What are the Differences Between a Contested and Uncontested Divorce?
Going through a divorce can be complicated and exhausting for a couple. It requires a great deal of time and patience to determine the necessary arrangements for a divorce to be official. These proceedings may vary depending on if spouses can come to an agreement on their marital issues. Different divorces allow for couples to work through the process in a way that suits their own circumstances. There are two main types of divorce that a couple may go through: contested divorce and uncontested divorce. Spouses going through divorce proceedings can benefit from a skilled attorney to navigate these proceedings.

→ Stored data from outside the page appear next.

$ cat src/rtl/mult_share_arbiter.sv
// Round-robin share of one fixed-latency sequential multiplier between two requesters.
// Latency: accept in A, m_start in A+1, rsp_valid in A+MULT_LAT+2.
// Backpressure: readys only in IDLE; one operation in flight, requester holds valid until ready.
module mult_share_arbiter #(
    parameter int WIDTH    = 4,
    parameter int MULT_LAT = 5
) (
    input  logic               clk,
    input  logic               clr,
    input  logic               req0_valid,
    input  logic [WIDTH-1:0]   req0_a,
    input  logic [WIDTH-1:0]   req0_b,
    output logic               req0_ready,
    input  logic               req1_valid,
    input  logic [WIDTH-1:0]   req1_a,
    input  logic [WIDTH-1:0]   req1_b,
    output logic               req1_ready,
    output logic               m_start,
    output logic [WIDTH-1:0]   m_a,
    output logic [WIDTH-1:0]   m_b,
    input  logic [2*WIDTH-1:0] m_p,
    output logic               rsp_valid,
    output logic               rsp_id,
    output logic [2*WIDTH-1:0] rsp_p,
    output logic               busy
);

    typedef enum logic [1:0] {IDLE, ISSUE, WAIT, DONE} state_t;

    state_t     state, state_nxt;
    logic       last_grant;
    logic       grant;
    logic       lat_id;
    logic       xfer;
    logic [3:0] cnt;

    // On a tie the requester that did not win last time goes next.
    always_comb begin
        grant = req1_valid;
        if (req0_valid && req1_valid) begin
            grant = ~last_grant;
        end
    end

    assign req0_ready = (state == IDLE) && !clr && req0_valid && !grant;
    assign req1_ready = (state == IDLE) && !clr && req1_valid &&  grant;
    assign xfer       = req0_ready | req1_ready;

    assign m_start   = (state == ISSUE) && !clr;
    assign rsp_valid = (state == DONE)  && !clr;
    assign busy      = (state != IDLE);

    always_comb begin
        state_nxt = state;
        case (state)
            IDLE:    if (xfer) state_nxt = ISSUE;
            ISSUE:   state_nxt = WAIT;
            WAIT:    if (cnt == 4'd0) state_nxt = DONE;
            DONE:    state_nxt = IDLE;
            default: state_nxt = IDLE;
        endcase
    end

    always_ff @(posedge clk) begin
        if (clr) begin
            state      <= IDLE;
            last_grant <= 1'b1;
            lat_id     <= 1'b0;
            cnt        <= 4'd0;
            m_a        <= '0;
            m_b        <= '0;
            rsp_id     <= 1'b0;
            rsp_p      <= '0;
        end else begin
            state <= state_nxt;
            case (state)
                IDLE: begin
                    // m_a/m_b double as the operand latch so they are stable in ISSUE.
                    if (xfer) begin
                        m_a    <= grant ? req1_a : req0_a;
                        m_b    <= grant ? req1_b : req0_b;
                        lat_id <= grant;
                    end
                end
                ISSUE: cnt <= 4'(MULT_LAT - 1);
                WAIT: begin
                    if (cnt == 4'd0) begin
                        rsp_p  <= m_p;
                        rsp_id <= lat_id;
                    end else begin
                        cnt <= cnt - 4'd1;
                    end
                end
                DONE: last_grant <= lat_id;
                default: ;
            endcase
        end
    end

endmodule

$ cat config.mk
export PLATFORM = sky130hd
export DESIGN_NAME = mult_share_arbiter
export DESIGN_NICKNAME = d
export VERILOG_FILES = /design/src/rtl/mult_share_arbiter.sv
export SDC_FILE = /design/constraint.sdc
export NUM_CORES = 1
export LEC_CHECK = 0
export CAP_MARGIN = 25
export CORE_MARGIN = 3
export CORE_UTILIZATION = 42
export CTS_CLUSTER_SIZE = 14
export DETAILED_ROUTE_END_ITERATION = 7
export PLACE_DENSITY = 0.84
export SLEW_MARGIN = 20
export SYNTH_ARGS = -nofsm -noshare
export SYNTH_HDL_FRONTEND = slang
export SYNTH_SLANG_ARGS = --single-unit
$ cat constraint.sdc
create_clock -name clk -period 1.9 [get_ports clk]
set_input_delay 0.57 -clock clk [delete_from_list [all_inputs] [get_ports clk]]
set_output_delay 0.57 -clock clk [all_outputs]
set_load 0.01 [all_outputs]
==> out/qor.txt, run 1 <==
Slew Viols, Final: 0
Buf/Inv on CP: 3
Core ar.: 0.00259 mm²
Clock Skew: 0.0165 ns
Slew @ Worst Pin: 0.409 ns
number of clock sinks: 25
I/O Buffers: 49
crit-path cells: inv_2 > ha_4 > buf_6 > and3_1 > buf_2
IO Pins: 50
CP endpoint kind: output port
startpoint types: flip-flop
final worst-path cycle share: 97.2%
met3 usage: 4.79%
vias in the first global route: 1162
Num CTS Buffers: 3
Synth cell types: 28
# rows: 18
Area growth syn-to-layout: 54.9%
Top delay family on crit path: flip-flops
Overflow after GRT: 0
sequential cell area fraction in the yosys report: 42.2%
CP max stage cell: dfxtp_2
worst-path maximum fanout: 5
wire per inst: 13.6 µm
Antenna Nets Post-Route: 0
routability cong.: 0.691
Setup violations, final: 0
Antenna diodes: 0
# fillers: 184
Post-synth top cells: 25 x dfxtp_1, 23 x nand2_1, 12 x mux2i_1
initial antenna violation count: 0
Max H-tree Level: 1
Worst slew margin: 72.7%
final WL: 3.01 mm
Reg clk slew, reported paths: 0.15 ns
Critical Path AT: 1.28 ns
final hold vios: 0
placed insts: 218
CP Class: reg2out
Ys Warns: 0
Min-Delay Path Class: reg2reg
post-layout net count: 228
proportion of layout cells with a drive suffix above 1: 21.4%
clock tree from TritonCTS: yes
Mapped Avg Cell Area: 9.12 µm²
RSZ-0062 raised after global routing: yes
Mapped Cells: 130
number of synthesized flops with an enable pin: 0
final cell count without fillers: 222
Synth area leaders: dfxtp_1 42%, mux2i_1 10%, ha_1 7.4%, nand2_1 7.3%, nand3b_1 5.7%
Final HPWL DP: 2.36 mm
GRT met2 Usage: 34.4%
Data required, critical path: 1.33 ns
Hold Buf Count CTS: 0
initial detailed-routing violation count: 30
Residual DRC: 0
most used routing layer: met2
count leader, synth: dfxtp_1
worst-case vdd ir drop: 0.832 mV
Async SR Flop Fraction: 0%
clk buf depth: 2
Mapped Area: 0.00119 mm²
Syn Nets: 165
max_cap viols: 0
Root Driver: clkbuf_4
fin crit period: 1.85 ns
Yosys reg bits: 25
Top FF cell, synth: dfxtp_1
routed via count: 1113
status: completed
Skew-Pair Late Insertion Delay: 0.32 ns
Pleak: 0.714 nW
Die ar.: 0.00350 mm²
Crit path largest cell delay: 0.36 ns
die height: 59.1 µm
pwr/cell area: 1010 mW/mm²
GRT Resource Usage Total: 19.0%
post-synth top area cell: dfxtp_1
share of the synthesized area in the top cell type: 42.2%
Initial Util: 45.8%
total power draw: 1.86 mW
Die X-Extent: 59.1 µm
number of vias per cell: 5.01
first-pass GRT wire length: 5.11 mm
number of iterations in the first detailed-routing pass: 4
GR Util met1: 21.7%
fmax: 542 MHz
largest net degree at the start of global routing: 22
[cell type report]
cell class / count / area, µm² / share of cell area (%)
repair buffers: 63 / 563 / 30.7
inverters: 7 / 26.3 / 1.43
flip-flops and latches: 25 / 503 / 27.4
multi-input cells: 93 / 677 / 36.9
clock buffers: 3 / 22.5 / 1.23
well taps: 30 / 37.5 / 2.04
clock inverters: 1 / 7.51 / 0.409
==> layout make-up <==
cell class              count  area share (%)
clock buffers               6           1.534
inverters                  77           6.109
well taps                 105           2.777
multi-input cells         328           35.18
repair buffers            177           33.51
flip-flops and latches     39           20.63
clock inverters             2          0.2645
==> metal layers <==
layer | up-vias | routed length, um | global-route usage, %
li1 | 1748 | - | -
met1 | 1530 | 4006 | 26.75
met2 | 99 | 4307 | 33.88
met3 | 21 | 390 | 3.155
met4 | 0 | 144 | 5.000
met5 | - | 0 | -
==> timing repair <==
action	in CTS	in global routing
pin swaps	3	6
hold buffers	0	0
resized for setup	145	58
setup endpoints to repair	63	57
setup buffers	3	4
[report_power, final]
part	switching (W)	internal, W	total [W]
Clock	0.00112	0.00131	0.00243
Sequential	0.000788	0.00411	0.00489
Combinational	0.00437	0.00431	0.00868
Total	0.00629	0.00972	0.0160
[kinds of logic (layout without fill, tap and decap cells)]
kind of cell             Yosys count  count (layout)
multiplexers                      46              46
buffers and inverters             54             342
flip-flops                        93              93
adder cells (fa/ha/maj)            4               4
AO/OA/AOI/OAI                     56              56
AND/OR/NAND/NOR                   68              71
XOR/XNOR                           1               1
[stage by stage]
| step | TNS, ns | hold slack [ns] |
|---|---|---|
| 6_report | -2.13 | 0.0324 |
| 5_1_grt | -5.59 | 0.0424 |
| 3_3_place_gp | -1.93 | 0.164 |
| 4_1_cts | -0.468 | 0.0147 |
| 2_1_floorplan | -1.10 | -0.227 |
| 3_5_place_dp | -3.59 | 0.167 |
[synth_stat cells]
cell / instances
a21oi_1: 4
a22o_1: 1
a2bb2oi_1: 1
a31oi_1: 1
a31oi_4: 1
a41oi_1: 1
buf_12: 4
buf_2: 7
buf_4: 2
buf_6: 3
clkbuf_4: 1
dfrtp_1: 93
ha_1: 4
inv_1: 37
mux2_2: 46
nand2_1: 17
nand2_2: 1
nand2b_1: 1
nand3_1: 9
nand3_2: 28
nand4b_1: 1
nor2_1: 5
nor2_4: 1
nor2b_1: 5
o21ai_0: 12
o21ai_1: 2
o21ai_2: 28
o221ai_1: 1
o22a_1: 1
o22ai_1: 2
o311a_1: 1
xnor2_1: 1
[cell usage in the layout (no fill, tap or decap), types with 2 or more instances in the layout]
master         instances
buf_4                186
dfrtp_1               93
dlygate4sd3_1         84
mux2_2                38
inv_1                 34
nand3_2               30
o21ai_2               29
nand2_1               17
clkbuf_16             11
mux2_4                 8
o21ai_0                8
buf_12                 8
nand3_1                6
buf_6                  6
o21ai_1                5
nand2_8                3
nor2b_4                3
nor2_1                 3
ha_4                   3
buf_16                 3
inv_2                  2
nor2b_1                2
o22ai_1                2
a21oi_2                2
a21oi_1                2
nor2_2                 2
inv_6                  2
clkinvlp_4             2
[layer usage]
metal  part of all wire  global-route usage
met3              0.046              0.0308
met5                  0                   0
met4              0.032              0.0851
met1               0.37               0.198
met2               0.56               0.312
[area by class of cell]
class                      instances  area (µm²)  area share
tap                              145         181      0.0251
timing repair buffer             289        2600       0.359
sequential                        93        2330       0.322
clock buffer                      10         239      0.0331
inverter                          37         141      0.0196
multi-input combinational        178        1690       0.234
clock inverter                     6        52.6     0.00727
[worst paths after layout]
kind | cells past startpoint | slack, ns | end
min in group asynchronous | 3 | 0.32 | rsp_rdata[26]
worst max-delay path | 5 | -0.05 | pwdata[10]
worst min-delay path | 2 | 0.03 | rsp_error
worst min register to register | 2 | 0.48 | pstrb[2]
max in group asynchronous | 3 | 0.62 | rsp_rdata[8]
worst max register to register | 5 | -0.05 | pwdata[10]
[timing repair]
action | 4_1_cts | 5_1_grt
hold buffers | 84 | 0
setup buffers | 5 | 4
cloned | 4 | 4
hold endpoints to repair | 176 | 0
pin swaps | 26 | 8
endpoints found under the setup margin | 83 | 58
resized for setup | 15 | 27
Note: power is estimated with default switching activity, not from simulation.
<file path="config.mk">
export PLATFORM = sky130hd
export DESIGN_NAME = fifo_stream_drain_flat
export DESIGN_NICKNAME = d
export VERILOG_FILES = /design/src/rtl/fifo_stream_drain_if.sv /design/src/rtl/fifo_stream_drain.sv /design/src/flat_wrapper.sv
export SDC_FILE = /design/constraint.sdc
export NUM_CORES = 1
export LEC_CHECK = 0
export BUFFER_PORTS_ARGS = -buffer_cell sky130_fd_sc_hd__buf_4
export CORE_AREA = 2 2 48 50
export DETAILED_ROUTE_END_ITERATION = 16
export DIE_AREA = 0 0 50 52
export PLACE_DENSITY = 0.76
export SYNTH_ARGS = -nofsm -noshare
export SYNTH_HDL_FRONTEND = slang
export SYNTH_SLANG_ARGS = --single-unit
export TNS_END_PERCENT = 100
</file>
<file path="constraint.sdc">
create_clock -name clk -period 2.55 [get_ports clk]
set_input_delay 0.1275 -clock clk [delete_from_list [all_inputs] [get_ports clk]]
set_output_delay 0.1275 -clock clk [all_outputs]
set_load 0.02 [all_outputs]
</file>
<file path="src/rtl/fifo_stream_drain_if.sv">
// Valid/ready stream carrying one DATA_WIDTH word per accepted beat.
// The master drives valid/data and the slave drives ready.
interface fifo_stream_drain_if #(
   parameter int unsigned DATA_WIDTH = 8
) ();
   logic                  valid;
   logic                  ready;
   logic [DATA_WIDTH-1:0] data;

   modport master (output valid, output data, input ready);
   modport slave  (input valid, input data, output ready);
endinterface

</file>
<file path="src/rtl/fifo_stream_drain.sv">
// Turns a synchronous_fifo read port (r_en/empty, 1-cycle data) into a valid/ready stream via a
// small skid buffer. Optional accepted-beat counter on beat_cnt_o when DRAIN_BEAT_CNT_EN is defined.
module fifo_stream_drain #(
   parameter int unsigned DATA_WIDTH = 8,
   parameter int unsigned OUT_DEPTH  = 2,
   parameter int unsigned CNT_WIDTH  = 16
) (
   input  logic                  clk,
   input  logic                  rst_n,
   input  logic                  drain_en_i,
   input  logic                  fifo_empty_i,
   input  logic [DATA_WIDTH-1:0] fifo_data_i,
   output logic                  fifo_r_en_o,
   fifo_stream_drain_if.master   m_if,
   output logic                  busy_o
`ifdef DRAIN_BEAT_CNT_EN
   ,
   output logic [CNT_WIDTH-1:0]  beat_cnt_o
`endif
);

   localparam int unsigned PtrW = $clog2(OUT_DEPTH);
   localparam int unsigned CntW = $clog2(OUT_DEPTH + 1);
   localparam logic [CntW:0] OccLimit = (CntW + 1)'(OUT_DEPTH);

   typedef logic [PtrW-1:0] ptr_t;

   if (OUT_DEPTH < 2 || CNT_WIDTH == 0) begin : g_param_check
      $error("fifo_stream_drain: OUT_DEPTH must be >= 2 and CNT_WIDTH must be > 0");
   end

   logic [DATA_WIDTH-1:0] buf_q [OUT_DEPTH];
   logic [CntW-1:0]       count_q, count_d;
   ptr_t                  head_q, head_d;
   ptr_t                  tail_q, tail_d;
   logic                  inflight_q;
   logic                  pop;
   logic [CntW:0]         occ;

   function automatic ptr_t ptr_inc(input ptr_t p);
      return (p == ptr_t'(OUT_DEPTH - 1)) ? '0 : p + ptr_t'(1);
   endfunction

   assign pop = m_if.valid & m_if.ready;

   // Occupancy after this edge if no read were issued; m_ready -> fifo_r_en is deliberate so
   // a full buffer that is being popped can still keep one beat per cycle flowing.
   assign occ = {1'b0, count_q} + {{CntW{1'b0}}, inflight_q} - {{CntW{1'b0}}, pop};
   assign fifo_r_en_o = drain_en_i & ~fifo_empty_i & (occ < OccLimit);

   always_comb begin
      head_d  = head_q;
      tail_d  = tail_q;
      count_d = count_q;
      if (inflight_q) tail_d = ptr_inc(tail_q);
      if (pop)        head_d = ptr_inc(head_q);
      unique case ({inflight_q, pop})
         2'b10:   count_d = count_q + CntW'(1);
         2'b01:   count_d = count_q - CntW'(1);
         default: count_d = count_q;
      endcase
   end

   always_ff @(posedge clk or negedge rst_n) begin
      if (!rst_n) begin
         count_q    <= '0;
         head_q     <= '0;
         tail_q     <= '0;
         inflight_q <= 1'b0;
         for (int unsigned i = 0; i < OUT_DEPTH; i++) buf_q[i] <= '0;
      end else begin
         count_q    <= count_d;
         head_q     <= head_d;
         tail_q     <= tail_d;
         inflight_q <= fifo_r_en_o;
         if (inflight_q) buf_q[tail_q] <= fifo_data_i;
      end
   end

   assign m_if.valid = (count_q != '0);
   assign m_if.data  = buf_q[head_q];
   assign busy_o     = (count_q != '0) | inflight_q;

`ifdef DRAIN_BEAT_CNT_EN
   logic [CNT_WIDTH-1:0] beat_cnt_q;

   always_ff @(posedge clk or negedge rst_n) begin
      if (!rst_n) begin
         beat_cnt_q <= '0;
      end else if (pop) begin
         beat_cnt_q <= beat_cnt_q + CNT_WIDTH'(1);
      end
   end

   assign beat_cnt_o = beat_cnt_q;
`endif

endmodule
</file>
<file path="src/flat_wrapper.sv">
// flat-port wrapper written by rule: the top's interface ports become plain ports
module fifo_stream_drain_flat 
#(
   parameter int unsigned DATA_WIDTH = 8,
   parameter int unsigned OUT_DEPTH  = 2,
   parameter int unsigned CNT_WIDTH  = 16
)
  (clk, rst_n, drain_en_i, fifo_empty_i, fifo_data_i, fifo_r_en_o, busy_o, m_if_valid, m_if_data, m_if_ready);
  fifo_stream_drain_if #(.DATA_WIDTH(DATA_WIDTH)) m_if_i ();
  input  logic clk;
  input  logic rst_n;
  input  logic drain_en_i;
  input  logic fifo_empty_i;
  input  logic [DATA_WIDTH-1:0] fifo_data_i;
  output logic fifo_r_en_o;
  output logic busy_o;
  output wire logic [$bits(m_if_i.valid)-1:0] m_if_valid;
  output wire logic [$bits(m_if_i.data)-1:0] m_if_data;
  input wire logic [$bits(m_if_i.ready)-1:0] m_if_ready;
  assign m_if_valid = m_if_i.valid;
  assign m_if_data = m_if_i.data;
  assign m_if_i.ready = m_if_ready;
  fifo_stream_drain #(.DATA_WIDTH(DATA_WIDTH), .OUT_DEPTH(OUT_DEPTH), .CNT_WIDTH(CNT_WIDTH)) u_core (.clk(clk), .rst_n(rst_n), .drain_en_i(drain_en_i), .fifo_empty_i(fifo_empty_i), .fifo_data_i(fifo_data_i), .fifo_r_en_o(fifo_r_en_o), .m_if(m_if_i), .busy_o(busy_o));
endmodule
</file>
==> flow_summary.json <==
{
  "status": "finished, final reports clean",
  "clock_path_buffers": 2,
  "tightest_slew_ps": 415,
  "synth.distinct_cells": 19,
  "powerDensity_mw_per_mm2": 1260,
  "final_cell_mix": "buf_4 (23), dfrtp_1 (20), mux2_2 (16)",
  "vias_per_cell": 5.07,
  "yosysWarnings": 0,
  "grt_pass1_vias": 584,
  "rsz0062_at_grt": "no",
  "io_buffers": 23,
  "hold_path_depth": 2,
  "dp_cells": 117,
  "start_util_pct": 47.8,
  "grt_pass1_wl_um": 2730,
  "synthesis.area_mm2": 0.00101,
  "synthAdderAreaFrac_pct": 1.99,
  "htreeDepth": 1,
  "drtIter0Drc": 4,
  "fp-row-count": 17,
  "dp_slack_ps": 522,
  "dr.pass1.iters": 2,
  "dpl.hpwl_um": 1220,
  "grt-ovfl-total": 0,
  "period_share_pct": 91.1,
  "syn-num-nets": 83,
  "avgSynthCellArea_um2": 14.6,
  "finalHoldViolCount": 0,
  "synthMuxAreaShare_pct": 29.8,
  "postSynthCellCount": 69,
  "drcViolationCount": 0,
  "cp-start-kind": "flop",
  "grt_usage_pct": 14.4,
  "synthTopCellsByArea": "dfrtp_1 (52%), mux2_2 (18%), mux2_4 (12%), buf_6 (2.2%), fa_1 (2.0%)",
  "drt.antenna.violating_nets": 0,
  "antennaDiodeCount": 0,
  "fin_crit_ps": 2320,
  "reg2reg_depth": 6,
  "finalPower_mw": 1.56,
  "setup_violations": 0,
  "postLayoutSetupSlackWorst_ps": 226,
  "relSlewSlack_pct": 72.4,
  "wl_per_cell_um": 13.7,
  "vias": 624,
  "drive_gt1_share_pct": 56.8,
  "clkLatencyLatePin_ps": 290,
  "die_h_um": 52,
  "fp.coreArea_mm2": 0.00211,
  "root_buffer": "clkbuf_4",
  "antenna_found_initial": 0,
  "grt_max_degree": 22,
  "synth_xor_area_share_pct": 3.48,
  "place_congestion": 0.826,
  "arrival_ps": 2200,
  "p_leak_nw": 0.578,
  "die-area_mm2": 0.00260,
  "fmax_ghz": 0.430,
  "crit_path_end_kind": "output port",
  "cts_buffers": 3,
  "synth_top_area_share_pct": 52.2,
  "cts_setup_buffers": 0,
  "cts.sink_count": 21,
  "synthSimpleGateAreaFrac_pct": 7.95,
  "tns_ps": 0,
  "required_ps": 2420,
  "area_delta_synth_final_pct": 22.6,
  "io_pins": 24,
  "nets": 110,
  "seq_area_um2": 527,
  "final_common_cell": "buf_4",
  "routed_wl_um": 1680,
  "crit_type": "reg -> out",
  "n_fill_cell": 178,
  "cp_max_fo": 6,
  "clkTransAtPathRegs_ps": 110,
  "die_x_um": 50,
  "cts_tree": "yes",
  "slew_violations": 0,
  "synth_top_family_by_area": "multiplexers",
  "maxCapViolations": 0,
  "synth-compound-area-share_pct": 1.49,
  "hold_path_class": "in -> reg",
  "yosysTopAreaCell": "dfrtp_1",
  "multi_input_area_um2": 450,
  "ys_ff_latch": 21,
  "peakVddDrop_uv": 600,
  "skew_ps": 1.80,
  "fin_cells": 123,
  "seq_area_frac_synth_pct": 52.2
}
-- cell type report --
cell class,count,area share [%]
Timing Repair Buffer,25,15.6
Inverter,1,0.304
Tap cell,28,2.84
Sequential cell,21,42.7
Clock buffer,4,2.13
Multi-Input combinational cell,44,36.5
-- layer usage --
metal / GRT usage (%) / share of wire, % / wire [um] / vias up
met5: 0 / 0 / 0 / -
met4: 4.17 / 0.48 / 8 / 0
met3: 3.74 / 3.4 / 57 / 2
met2: 22.1 / 49 / 833 / 10
met1: 20.0 / 47 / 785 / 317
li1: - / - / - / 295
-- where the power goes --
part           switching [mW]  internal (mW)  total (mW)  leakage (nW)
registers               0.129          0.492       0.621         0.250
logic                   0.329          0.455       0.784         0.313
clock network          0.0929         0.0607       0.154        0.0150
-- state kept, by name (all words and copies together), names as in the netlist --
name               count
u_core.tail_q          1
u_core.head_q          1
u_core.inflight_q      1
u_core.count_q         2
u_core.buf_q          16
-- worst max-delay path, cell delays in order (launching register included) --
cell and delay, ps:
dfrtp_1 430, and3b_1 280, a21oi_1 80, nand2b_1 170
fa_1 380, xor2_1 150, nor3_1 230, buf_4 190
-- stage by stage --
stage / hold slack, ps / instance area [um^2] / util [%]
6_report: 65.2 / 1230 / 58.6
3_5_place_dp: 25.6 / 1190 / 56.4
3_3_place_gp: 23.7 / 1190 / 56.4
2_1_floorplan: -168 / 1010 / -
4_1_cts: 53.0 / 1230 / 58.6
5_1_grt: 41.0 / 1230 / 58.6
-- cells by family (layout without fill, tap and decap cells) --
group                    Yosys count  count (layout)
multiplexers                      24              24
flip-flops                        21              21
buffers and inverters              4              30
XOR/XNOR                           4               4
AND/OR/NAND/NOR                   12              12
AO/OA/AOI/OAI                      3               3
adder cells (fa/ha/maj)            1               1
-- synthesized netlist by cell type --
| library cell | instances |
|---|---|
| dfrtp_1 | 21 |
| mux2_2 | 16 |
| mux2_4 | 8 |
| a21oi_1 | 3 |
| buf_6 | 2 |
| nand2_1 | 2 |
| nand2b_1 | 2 |
| nor3_1 | 2 |
| xnor2_1 | 2 |
| xor2_1 | 2 |
| and3b_1 | 1 |
| and4_1 | 1 |
| buf_2 | 1 |
| fa_1 | 1 |
| inv_1 | 1 |
| nand2_2 | 1 |
| nor2b_4 | 1 |
| or2_2 | 1 |
| or3_1 | 1 |
-- worst paths after layout --
path | slack [ps] | end | start
max | 230 | fifo_r_en_o | u_core.count_q[0]
min | 70 | u_core.buf_q[9] | fifo_data_i[1]
max reg2reg | 740 | u_core.inflight_q | u_core.count_q[0]
min reg2reg | 510 | u_core.buf_q[2] | u_core.buf_q[2]
max in group asynchronous | 2080 | u_core.count_q[1] | rst_n
min in group asynchronous | 250 | u_core.buf_q[11] | rst_n
-- what timing repair did --
action                                 in CTS  in global routing
endpoints found under the hold margin      22                  0
hold buffers                                2                  0
resized for setup                           0                  1
setup endpoints to repair                   0                  1
(Power assumes the default switching activity.)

When both spouses cannot come to an agreement on their marital issues, it is known as a contested divorce. In this situation, neither spouse signs an agreement on their terms of separation. This leaves these matters unsolved. When this happens, a judge is appointed to resolve the couple’s disagreements for them. This may include decisions regarding child support, custody, the division of assets, and alimony.
In a contested divorce, a spouse can cite either “fault” or “no-fault” grounds. When a spouse cites no-fault grounds, they are not holding the other spouse responsible for the end of their marriage. This allows the divorce proceedings to begin. When fault grounds is cited, it means one spouse is holding the other responsible for their marriage ending. This may a result of one of the following situations:
- Cruel and abusive treatment
- Incarceration for over 5 years
- Habitual intoxication or drug addiction
When both spouses believe their marriage is unfixable and agree to the terms of their divorce, it is an uncontested divorce. This is also known as an “Irretrievable Breakdown of Marriage.” When this happens, a couple is required to resolve all marital issues. This refers to matters such as alimony, child custody and support, parenting time, division of assets, and any payment of debts.
In the event that a divorce is uncontested, spouses can participate in an alternative method of divorce that exists outside litigation. This may include mediation, arbitration, or collaborative divorce. These alternative methods are voluntary, although they can be favorable for all parties involved.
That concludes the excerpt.